[Collected data]
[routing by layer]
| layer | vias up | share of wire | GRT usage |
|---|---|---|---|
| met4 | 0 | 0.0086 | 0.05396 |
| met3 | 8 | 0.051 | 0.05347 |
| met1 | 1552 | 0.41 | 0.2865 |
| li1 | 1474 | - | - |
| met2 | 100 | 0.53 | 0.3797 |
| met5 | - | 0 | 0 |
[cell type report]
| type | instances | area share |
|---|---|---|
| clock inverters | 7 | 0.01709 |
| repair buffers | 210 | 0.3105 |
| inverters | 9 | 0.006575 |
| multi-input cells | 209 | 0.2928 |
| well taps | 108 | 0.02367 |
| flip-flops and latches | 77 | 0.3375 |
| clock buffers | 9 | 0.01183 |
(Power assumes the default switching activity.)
### src/rtl/spi_link_pkg.sv
// Definitions shared by both ends of the 3-wire register-write SPI link:
// frame geometry, controller state encoding and peripheral register map.
package spi_link_pkg;

    localparam int FRAME_W = 16;
    localparam int ADDR_W  = 7;
    localparam int DATA_W  = 8;

    typedef enum logic [2:0] {
        ST_IDLE,
        ST_SETUP,
        ST_SHIFT_LO,
        ST_SHIFT_HI,
        ST_HOLD,
        ST_GAP
    } state_t;

    localparam logic [ADDR_W-1:0] REG_EN_OUT_7_0  = 7'h00;
    localparam logic [ADDR_W-1:0] REG_EN_OUT_15_8 = 7'h01;
    localparam logic [ADDR_W-1:0] REG_EN_PWM_7_0  = 7'h02;
    localparam logic [ADDR_W-1:0] REG_EN_PWM_15_8 = 7'h03;
    localparam logic [ADDR_W-1:0] REG_PWM_DUTY    = 7'h04;

    function automatic int max3(input int a, input int b, input int c);
        int m;
        m = (a > b) ? a : b;
        return (m > c) ? m : c;
    endfunction

endpackage

### src/rtl/spi_sclk_tick.sv
// SCLK half-period timer: pulses tick on the last clk of every CLK_DIV-cycle
// phase while enabled; held at zero while disabled so each phase starts fresh.
module spi_sclk_tick #(
    parameter int CLK_DIV = 4
) (
    input  logic clk,
    input  logic rst,
    input  logic en,
    output logic tick
);

    localparam int W = (CLK_DIV > 1) ? $clog2(CLK_DIV) : 1;
    localparam logic [W-1:0] LAST = W'(CLK_DIV - 1);

    logic [W-1:0] cnt;

    always_ff @(posedge clk) begin
        if (rst || !en)
            cnt <= '0;
        else if (cnt == LAST)
            cnt <= '0;
        else
            cnt <= cnt + 1'b1;
    end

    assign tick = en && (cnt == LAST);

endmodule

### src/rtl/spi_reg_writer.sv
// SPI mode-0 initiator: takes one register write per valid/ready handshake and
// shifts a 16-bit {write, addr, data} frame out MSB first under nCS.
module spi_reg_writer
    import spi_link_pkg::*;
#(
    parameter int CLK_DIV  = 4,
    parameter int CS_SETUP = 2,
    parameter int CS_HOLD  = 2,
    parameter int CS_IDLE  = 2
) (
    input  logic              clk,
    input  logic              rst,
    input  logic              req_valid,
    output logic              req_ready,
    input  logic              req_write,
    input  logic [ADDR_W-1:0] req_addr,
    input  logic [DATA_W-1:0] req_data,
    output logic              busy,
    output logic              done,
    output logic              spi_sclk,
    output logic              spi_copi,
    output logic              spi_ncs
);

    generate
        if (CLK_DIV < 2) begin : g_bad_div
            $error("spi_reg_writer: CLK_DIV must be >= 2");
        end
        if (CS_SETUP < 1) begin : g_bad_setup
            $error("spi_reg_writer: CS_SETUP must be >= 1");
        end
        if (CS_HOLD < 1) begin : g_bad_hold
            $error("spi_reg_writer: CS_HOLD must be >= 1");
        end
        if (CS_IDLE < 1) begin : g_bad_idle
            $error("spi_reg_writer: CS_IDLE must be >= 1");
        end
    endgenerate

    // One counter times the setup, hold and gap phases; they never overlap.
    localparam int CNT_MAX = max3(CS_SETUP, CS_HOLD, CS_IDLE);
    localparam int CNT_W   = $clog2(CNT_MAX + 1);
    localparam logic [CNT_W-1:0] SETUP_LAST = CNT_W'(CS_SETUP - 1);
    localparam logic [CNT_W-1:0] HOLD_LAST  = CNT_W'(CS_HOLD - 1);
    localparam logic [CNT_W-1:0] IDLE_LAST  = CNT_W'(CS_IDLE - 1);
    localparam logic [3:0]       BIT_LAST   = 4'(FRAME_W - 1);

    state_t             state;
    logic [FRAME_W-1:0] shreg;
    logic [3:0]         bit_cnt;
    logic [CNT_W-1:0]   cnt;
    logic               ready_q;
    logic               busy_q;
    logic               tick;
    logic               shifting;

    assign shifting = (state == ST_SHIFT_LO) || (state == ST_SHIFT_HI);

    spi_sclk_tick #(.CLK_DIV(CLK_DIV)) u_tick (
        .clk  (clk),
        .rst  (rst),
        .en   (shifting),
        .tick (tick)
    );

    // Ready must drop in the very cycle rst is asserted, not one cycle later.
    assign req_ready = ready_q & ~rst;
    assign busy      = busy_q | (req_valid & req_ready);

    always_ff @(posedge clk) begin
        if (rst) begin
            state    <= ST_IDLE;
            shreg    <= '0;
            bit_cnt  <= '0;
            cnt      <= '0;
            ready_q  <= 1'b0;
            busy_q   <= 1'b0;
            done     <= 1'b0;
            spi_ncs  <= 1'b1;
            spi_sclk <= 1'b0;
            spi_copi <= 1'b0;
        end else begin
            done <= 1'b0;
            case (state)
                ST_IDLE: begin
                    ready_q <= 1'b1;
                    if (req_valid && ready_q) begin
                        shreg    <= {req_write, req_addr, req_data};
                        spi_copi <= req_write;
                        spi_ncs  <= 1'b0;
                        ready_q  <= 1'b0;
                        busy_q   <= 1'b1;
                        cnt      <= '0;
                        bit_cnt  <= '0;
                        state    <= ST_SETUP;
                    end
                end
                ST_SETUP: begin
                    if (cnt == SETUP_LAST) begin
                        cnt   <= '0;
                        state <= ST_SHIFT_LO;
                    end else begin
                        cnt <= cnt + 1'b1;
                    end
                end
                ST_SHIFT_LO: begin
                    if (tick) begin
                        spi_sclk <= 1'b1;
                        state    <= ST_SHIFT_HI;
                    end
                end
                ST_SHIFT_HI: begin
                    // Next bit goes out on the falling edge, half a period
                    // before the responder samples it on the rising edge.
                    if (tick) begin
                        spi_sclk <= 1'b0;
                        if (bit_cnt == BIT_LAST) begin
                            state <= ST_HOLD;
                        end else begin
                            bit_cnt  <= bit_cnt + 1'b1;
                            shreg    <= {shreg[FRAME_W-2:0], 1'b0};
                            spi_copi <= shreg[FRAME_W-2];
                            state    <= ST_SHIFT_LO;
                        end
                    end
                end
                ST_HOLD: begin
                    if (cnt == HOLD_LAST) begin
                        cnt      <= '0;
                        spi_ncs  <= 1'b1;
                        spi_copi <= 1'b0;
                        done     <= 1'b1;
                        state    <= ST_GAP;
                    end else begin
                        cnt <= cnt + 1'b1;
                    end
                end
                ST_GAP: begin
                    if (cnt == IDLE_LAST) begin
                        cnt     <= '0;
                        ready_q <= 1'b1;
                        busy_q  <= 1'b0;
                        state   <= ST_IDLE;
                    end else begin
                        cnt <= cnt + 1'b1;
                    end
                end
                default: state <= ST_IDLE;
            endcase
        end
    end

endmodule

### config.mk
export PLATFORM = sky130hd
export DESIGN_NAME = spi_reg_writer
export DESIGN_NICKNAME = d
export VERILOG_FILES = /design/src/rtl/spi_link_pkg.sv /design/src/rtl/spi_sclk_tick.sv /design/src/rtl/spi_reg_writer.sv
export SDC_FILE = /design/constraint.sdc
export NUM_CORES = 1
export LEC_CHECK = 0
export ABC_AREA = 0
export CORE_MARGIN = 2
export CORE_UTILIZATION = 45
export DETAILED_ROUTE_END_ITERATION = 6
export PLACE_DENSITY = 0.79
export SLEW_MARGIN = 20
export SYNTH_ARGS = -nofsm -noshare
export SYNTH_HDL_FRONTEND = slang
export SYNTH_SLANG_ARGS = --single-unit
### constraint.sdc
create_clock -name clk -period 4.1 [get_ports clk]
set_input_delay 0.615 -clock clk [delete_from_list [all_inputs] [get_ports clk]]
set_output_delay 0.615 -clock clk [all_outputs]
set_load 0.05 [all_outputs]
==> results.md <==
- Routability cong.: 0.7551
- Slew headroom: 55.15%
- Syn Area/Cell: 8.945 µm²
- PD cells: 358.0 mW/mm²
- Peak supply drop: 152.2 µV
- Post-CTS Setup Inserts: 0
- Post-synth EDFFs: 0
- Cells after Synth: 181
- Core area: 0.003390 mm²
- TritonCTS clock tree: yes
- # fillers: 301
- Mapped cell area: 0.001619 mm²
- IO Pins: 25
- Final worst-path cycle share: 68.21%
- Status: completed
- Core Rows: 21
- Leak: 0.6672 nW
- Starting Density: 47.77%
- Post-synthesis register bit count: 32
- First-pass GRT wire length: 5333 µm
- Final Hold Vio Count: 0
- Synth async-reset ratio: 0%
- Predominant post-synthesis flop cell: dfxtp_1
- Largest fanout on the critical path: 4
- Clk_lat worst skew: 0.33 ns
- Drt pass-1 iters: 4
- # resized after CTS: 0
- Setup Crit Path Kind: primary input to primary output
- Share of post-route cells with drive strength above 1: 14.57%
- Overflow after GRT: 0
- Final min period: 2.797 ns
- Fin Hold WS: 0.4365 ns
- Clock Sinks: 32
- Number of library cell types mapped by synthesis: 43
- Synth top area cells: dfxtp_1 40%, a311oi_2 13%, nand2_1 7.2%
- # nets final: 220
- Vias per cell: 5.371
- Layout area overhead: 16.54%
- Multi-input logic area: 853.3 µm²
- Root Driver: clkbuf_4
- Fmax: 357.6 MHz
- Place WS: 1.303 ns
- Die width: 63.98 µm
- Max-Cap Viols: 0
- Die area: 0.004093 mm²
- DIE HEIGHT: 63.98 µm
- Yosys warning count: 0
- Cts bufs inserted: 5
- Max-slew violations: 0
- Critical Path AT: 2.18 ns
- H-tree depth: 2
- Vias in the first global route: 1,194
- Final Setup Violations: 0
- Cts hold-fix bufs: 0
- Routed WL: 3164 µm
- Final Util: 55.67%
- Worst Slack Setup Final: 1.303 ns
- Post-DRT Antenna Nets: 0
- RSZ-0062 raised after global routing: no
- DR WL/cell: 12.91 µm
- Drt drc: 0
- Register Area: 640.6 µm²
- ANT cells: 0
- Share of the synthesized area in the top cell type: 39.57%
- Drt initial violations: 64
- Worst-Margin Slew: 0.6728 ns
- Buffers added on ports: 24
- Clock buffer depth: 2
- Hold Crit Class: flip-flop to flip-flop
- Setup TNS: 0 ns
- Cell taking the most area after synthesis: dfxtp_1
- Synthesized Nets: 202
- Setup Skew: 0.002733 ns
- GRT Util Overall: 16.93%
- Initial antenna violation count: 0
- Detail Placement HPWL: 2112 µm
- CTS clk-pin slew, worst paths: 0.09 ns
- Sequential share of the synthesized area: 39.57%
- Vias: 1,316
- CP Data Required Time: 3.48 ns
- Largest net degree at the start of global routing: 34
- Critical Path End Type: primary output
- Startpoint types: primary input
-- registers in the layout, summed over array words and instances (netlist names) --
signal / cells
cnt: 2
busy_q: 1
done: 1
u_tick.cnt: 2
spi_sclk: 1
shreg: 15
spi_copi: 1
spi_ncs: 1
ready_q: 1
state: 3
bit_cnt: 4
-- cells in the mapped netlist (3+ instances only) --
cell type	instances
dfxtp_1	32
nand2_1	31
nor2_2	6
nand3_1	3
o21ai_0	3
buf_6	3
a21oi_1	9
o21bai_1	3
nor2b_1	3
clkbuf_1	6
nor2_1	19
inv_1	4
nor3_1	5
a311oi_2	14
mux2i_1	4
nor4_1	3
-- logic make-up (layout without fill, tap and decap cells) --
group | after synthesis | in the layout | synth area share, %
xor+xnor | 1 | 1 | 0.5411
flops | 32 | 32 | 39.57
buf+inv | 19 | 37 | 7.727
mux | 4 | 4 | 2.473
compound gates | 40 | 40 | 23.65
fa+ha+maj | 2 | 2 | 1.545
simple gates | 83 | 83 | 24.50
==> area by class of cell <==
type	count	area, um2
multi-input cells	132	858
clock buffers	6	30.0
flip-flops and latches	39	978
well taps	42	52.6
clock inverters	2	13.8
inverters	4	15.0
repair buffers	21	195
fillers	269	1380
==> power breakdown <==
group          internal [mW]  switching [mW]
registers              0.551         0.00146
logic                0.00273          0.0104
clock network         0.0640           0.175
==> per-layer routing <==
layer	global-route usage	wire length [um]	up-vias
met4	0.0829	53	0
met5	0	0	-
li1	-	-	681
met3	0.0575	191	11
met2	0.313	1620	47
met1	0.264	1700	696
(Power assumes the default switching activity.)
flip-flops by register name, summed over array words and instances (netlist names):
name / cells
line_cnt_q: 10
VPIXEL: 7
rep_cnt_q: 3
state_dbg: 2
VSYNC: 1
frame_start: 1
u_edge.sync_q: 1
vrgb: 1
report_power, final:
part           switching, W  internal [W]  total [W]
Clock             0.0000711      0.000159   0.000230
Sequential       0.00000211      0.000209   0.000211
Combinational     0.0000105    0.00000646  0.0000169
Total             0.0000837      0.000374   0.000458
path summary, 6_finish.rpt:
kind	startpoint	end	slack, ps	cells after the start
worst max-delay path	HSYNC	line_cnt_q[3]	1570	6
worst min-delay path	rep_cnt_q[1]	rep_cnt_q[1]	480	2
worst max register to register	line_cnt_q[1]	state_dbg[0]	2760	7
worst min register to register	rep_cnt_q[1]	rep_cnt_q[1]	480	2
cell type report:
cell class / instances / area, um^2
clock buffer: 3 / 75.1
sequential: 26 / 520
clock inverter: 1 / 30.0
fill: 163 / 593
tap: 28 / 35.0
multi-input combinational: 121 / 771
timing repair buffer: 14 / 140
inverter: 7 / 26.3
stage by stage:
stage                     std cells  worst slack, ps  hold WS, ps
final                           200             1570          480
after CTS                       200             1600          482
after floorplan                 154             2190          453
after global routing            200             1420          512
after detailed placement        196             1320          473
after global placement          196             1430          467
--- config.mk ---
export PLATFORM = sky130hd
export DESIGN_NAME = fetch_sequencer
export DESIGN_NICKNAME = d
export VERILOG_FILES = /design/src/rtl/fetch_sequencer.sv
export SDC_FILE = /design/constraint.sdc
export NUM_CORES = 1
export LEC_CHECK = 0
export BUFFER_PORTS_ARGS = -buffer_cell sky130_fd_sc_hd__buf_2
export CAP_MARGIN = 25
export CORE_MARGIN = 1.5
export CORE_UTILIZATION = 30
export CTS_BUF_LIST = sky130_fd_sc_hd__clkbuf_8
export DETAILED_ROUTE_END_ITERATION = 8
export HOLD_SLACK_MARGIN = 0.08
export PLACE_DENSITY_LB_ADDON = 0.05
export SLEW_MARGIN = 20
export SYNTH_ARGS = -nofsm -noshare
export SYNTH_HDL_FRONTEND = slang
export SYNTH_SLANG_ARGS = --single-unit
--- constraint.sdc ---
create_clock -name clk -period 3.3 [get_ports clk]
set_input_delay 0.165 -clock clk [delete_from_list [all_inputs] [get_ports clk]]
set_output_delay 0.165 -clock clk [all_outputs]
set_load 0.005 [all_outputs]
--- src/rtl/fetch_sequencer.sv ---
// Instruction-fetch sequencer: PC, ROM address/enable, one-entry output buffer toward decode.
// Latency 1 cycle from rom_addr to out_valid; fetch stalls while the buffer is full and not being consumed.
module fetch_sequencer #(
    parameter int          ADDR_W   = 7,
    parameter int          DATA_W   = 32,
    parameter int unsigned RESET_PC = 0,
    parameter int unsigned PC_STEP  = 4
) (
    input  logic              clk,
    input  logic              rst,
    input  logic              start,
    output logic [ADDR_W-1:0] rom_addr,
    output logic              rom_en,
    input  logic [DATA_W-1:0] rom_data,
    output logic              out_valid,
    input  logic              out_ready,
    output logic [DATA_W-1:0] out_instr,
    output logic [ADDR_W-1:0] out_pc,
    input  logic              redirect_valid,
    input  logic [ADDR_W-1:0] redirect_pc,
    output logic              halted
);

    localparam logic [1:0] S_IDLE  = 2'd0;
    localparam logic [1:0] S_FETCH = 2'd1;
    localparam logic [1:0] S_HALT  = 2'd2;

    localparam logic [ADDR_W-1:0] PC_RST  = ADDR_W'(RESET_PC);
    localparam logic [ADDR_W-1:0] PC_INC  = ADDR_W'(PC_STEP);
    localparam logic [ADDR_W-1:0] ALIGN_M = ~ADDR_W'(3);

    logic [1:0]        state_q, state_d;
    logic [ADDR_W-1:0] pc_q, pc_d;
    logic              out_valid_q, out_valid_d;
    logic [DATA_W-1:0] out_instr_q, out_instr_d;
    logic [ADDR_W-1:0] out_pc_q, out_pc_d;

    logic              redir;
    logic              load;
    logic [ADDR_W-1:0] redir_tgt;

    assign redir_tgt = redirect_pc & ALIGN_M;
    assign redir     = redirect_valid && ((state_q == S_IDLE) || (state_q == S_FETCH));
    // A redirect in FETCH suppresses the load so the stale fall-through word is never emitted.
    assign load      = (state_q == S_FETCH) && (!out_valid_q || out_ready) && !redirect_valid;

    always_comb begin
        state_d     = state_q;
        pc_d        = pc_q;
        out_valid_d = out_valid_q;
        out_instr_d = out_instr_q;
        out_pc_d    = out_pc_q;

        if (redir) begin
            pc_d        = redir_tgt;
            out_valid_d = 1'b0;
        end else if (load) begin
            if (rom_data == '0) begin
                state_d     = S_HALT;
                out_valid_d = 1'b0;
            end else begin
                out_instr_d = rom_data;
                out_pc_d    = pc_q;
                out_valid_d = 1'b1;
                pc_d        = pc_q + PC_INC;
            end
        end else if (out_valid_q && out_ready) begin
            out_valid_d = 1'b0;
        end

        if ((state_q == S_IDLE) && start) begin
            state_d = S_FETCH;
        end
        if (state_q == 2'd3) begin
            state_d = S_IDLE;
        end
    end

    always_ff @(posedge clk or posedge rst) begin
        if (rst) begin
            state_q     <= S_IDLE;
            pc_q        <= PC_RST;
            out_valid_q <= 1'b0;
            out_instr_q <= '0;
            out_pc_q    <= '0;
        end else begin
            state_q     <= state_d;
            pc_q        <= pc_d;
            out_valid_q <= out_valid_d;
            out_instr_q <= out_instr_d;
            out_pc_q    <= out_pc_d;
        end
    end

    assign rom_addr  = pc_q;
    assign rom_en    = (state_q == S_FETCH);
    assign halted    = (state_q == S_HALT);
    assign out_valid = out_valid_q;
    assign out_instr = out_instr_q;
    assign out_pc    = out_pc_q;

endmodule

Work required | From the entries above, copy each line holding "layer".

Solution to the problem |
[routing by layer]
| layer | vias up | share of wire | GRT usage |
==> per-layer routing <==
layer	global-route usage	wire length [um]	up-vias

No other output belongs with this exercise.